Information shown:
--- config.mk ---
export PLATFORM = sky130hd
export DESIGN_NAME = sm3_msg_pad
export DESIGN_NICKNAME = d
export VERILOG_FILES = /design/src/rtl/sm3_pkg.sv /design/src/rtl/sm3_pad_lst_wd.sv /design/src/rtl/sm3_msg_pad.sv
export SDC_FILE = /design/constraint.sdc
export NUM_CORES = 1
export LEC_CHECK = 0
export ABC_AREA = 1
export CAP_MARGIN = 15
export CORE_ASPECT_RATIO = 1.75
export CORE_MARGIN = 2
export CORE_UTILIZATION = 40
export DETAILED_ROUTE_END_ITERATION = 10
export PLACE_DENSITY_LB_ADDON = 0.1
export SETUP_SLACK_MARGIN = 0.15
export SYNTH_ARGS = -nofsm -noshare
export SYNTH_HDL_FRONTEND = slang
export SYNTH_SLANG_ARGS = --single-unit
--- constraint.sdc ---
create_clock -name clk -period 6.5 [get_ports clk]
set_input_delay 1.625 -clock clk [delete_from_list [all_inputs] [get_ports clk]]
set_output_delay 1.625 -clock clk [all_outputs]
set_load 0.02 [all_outputs]
--- src/rtl/sm3_pkg.sv ---
// rtl/sm3_pkg.sv - shared types and constants for the SM3 message padder
package sm3_pkg;

  localparam int SM3_LEN_W      = 64;
  localparam int SM3_BLK_W      = 512;
  localparam int SM3_INPT_DW_32 = 32;
  localparam int SM3_INPT_DW_64 = 64;

  typedef enum logic [1:0] {
    S_DATA,
    S_ZERO,
    S_LEN
  } sm3_pad_st_t;

  // Bits carried by the final word: 8 * (byte_num + 1)
  function automatic logic [SM3_LEN_W-1:0] sm3_lst_bits(input logic [2:0] byte_num);
    return ({61'd0, byte_num} + 64'd1) << 3;
  endfunction

endpackage

--- src/rtl/sm3_pad_lst_wd.sv ---
// rtl/sm3_pad_lst_wd.sv - masks bytes past the message end and inserts 0x80
module sm3_pad_lst_wd
  import sm3_pkg::*;
#(
  parameter  int DW  = SM3_INPT_DW_32,
  localparam int NB  = DW / 8,
  localparam int BNW = $clog2(NB)
) (
  input  logic [DW-1:0]  din,
  input  logic [BNW-1:0] byte_num,
  output logic [DW-1:0]  dout,
  output logic           pad80_ins
);

  // Byte 0 sits in the MSBs; bytes 0..byte_num are message, byte_num+1 is the marker
  always_comb begin
    dout = '0;
    for (int i = 0; i < NB; i++) begin
      if (i <= int'(byte_num)) begin
        dout[DW-1-8*i -: 8] = din[DW-1-8*i -: 8];
      end else if (i == int'(byte_num) + 1) begin
        dout[DW-1-8*i -: 8] = 8'h80;
      end
    end
  end

  assign pad80_ins = (int'(byte_num) < NB - 1);

endmodule

--- src/rtl/sm3_msg_pad.sv ---
// rtl/sm3_msg_pad.sv - SM3 message padder: data pass-through, 0x80/zero fill, 64-bit length
module sm3_msg_pad
  import sm3_pkg::*;
#(
  parameter  int DW  = SM3_INPT_DW_32,
  localparam int BNW = $clog2(DW / 8)
) (
  input  logic           clk,
  input  logic           rst,
  input  logic           inpt_vld,
  output logic           inpt_rdy,
  input  logic [DW-1:0]  inpt_d,
  input  logic           inpt_lst,
  input  logic [BNW-1:0] inpt_byte_num,
  output logic           pad_otpt_vld,
  input  logic           pad_otpt_rdy,
  output logic [DW-1:0]  pad_otpt_d,
  output logic           pad_otpt_lst
);

  localparam int WPB    = SM3_BLK_W / DW;
  localparam int LEN_IX = WPB - SM3_LEN_W / DW;
  localparam int IW     = $clog2(WPB);
  localparam logic [IW-1:0] LEN_IX_I = IW'(LEN_IX);
  localparam logic [IW-1:0] LAST_I   = IW'(WPB - 1);

  sm3_pad_st_t          st_q, st_d;
  logic [IW-1:0]        idx_q, idx_d;
  logic [SM3_LEN_W-1:0] bit_len_q, bit_len_d;
  logic                 pad80_q, pad80_d;

  logic [DW-1:0]        lst_wd;
  logic                 pad80_ins;
  logic [SM3_LEN_W-1:0] len_sh;
  logic                 pad_vld, pad_lst, rdy, hs;
  logic [DW-1:0]        pad_d;

  sm3_pad_lst_wd #(.DW(DW)) u_lst_wd (
    .din       (inpt_d),
    .byte_num  (inpt_byte_num),
    .dout      (lst_wd),
    .pad80_ins (pad80_ins)
  );

  always_comb begin
    pad_vld = 1'b0;
    pad_d   = '0;
    pad_lst = 1'b0;
    rdy     = 1'b0;
    len_sh  = '0;
    case (st_q)
      S_DATA: begin
        pad_vld = inpt_vld;
        rdy     = pad_otpt_rdy;
        pad_d   = inpt_lst ? lst_wd : inpt_d;
      end
      S_ZERO: begin
        pad_vld = 1'b1;
        pad_d   = pad80_q ? '0 : {8'h80, {(DW-8){1'b0}}};
      end
      S_LEN: begin
        // Length words go out high word first, so shift the wanted word to the top
        pad_vld = 1'b1;
        len_sh  = bit_len_q << (DW * (int'(idx_q) - LEN_IX));
        pad_d   = len_sh[SM3_LEN_W-1 -: DW];
        pad_lst = (idx_q == LAST_I);
      end
      default: ;
    endcase
  end

  assign hs           = pad_vld & pad_otpt_rdy;
  assign inpt_rdy     = rdy;
  assign pad_otpt_vld = pad_vld & ~rst;
  assign pad_otpt_d   = rst ? '0 : pad_d;
  assign pad_otpt_lst = pad_lst & ~rst;

  always_comb begin
    st_d      = st_q;
    idx_d     = idx_q;
    bit_len_d = bit_len_q;
    pad80_d   = pad80_q;
    if (hs) begin
      idx_d = (idx_q == LAST_I) ? '0 : idx_q + IW'(1);
      case (st_q)
        S_DATA: begin
          if (inpt_lst) begin
            bit_len_d = bit_len_q + sm3_lst_bits(3'(inpt_byte_num));
            pad80_d   = pad80_q | pad80_ins;
            st_d      = (pad80_d && idx_d == LEN_IX_I) ? S_LEN : S_ZERO;
          end else begin
            bit_len_d = bit_len_q + 64'(DW);
          end
        end
        S_ZERO: begin
          pad80_d = 1'b1;
          if (idx_d == LEN_IX_I) st_d = S_LEN;
        end
        S_LEN: begin
          if (idx_q == LAST_I) begin
            st_d      = S_DATA;
            bit_len_d = '0;
            pad80_d   = 1'b0;
            idx_d     = '0;
          end
        end
        default: st_d = S_DATA;
      endcase
    end
  end

  always_ff @(posedge clk or posedge rst) begin
    if (rst) begin
      st_q      <= S_DATA;
      idx_q     <= '0;
      bit_len_q <= '0;
      pad80_q   <= 1'b0;
    end else begin
      st_q      <= st_d;
      idx_q     <= idx_d;
      bit_len_q <= bit_len_d;
      pad80_q   <= pad80_d;
    end
  end

endmodule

Exercise goal:
In the material above, which lines contain "constraint"? Copy each of them.

Exercise answer:
export SDC_FILE = /design/constraint.sdc
--- constraint.sdc ---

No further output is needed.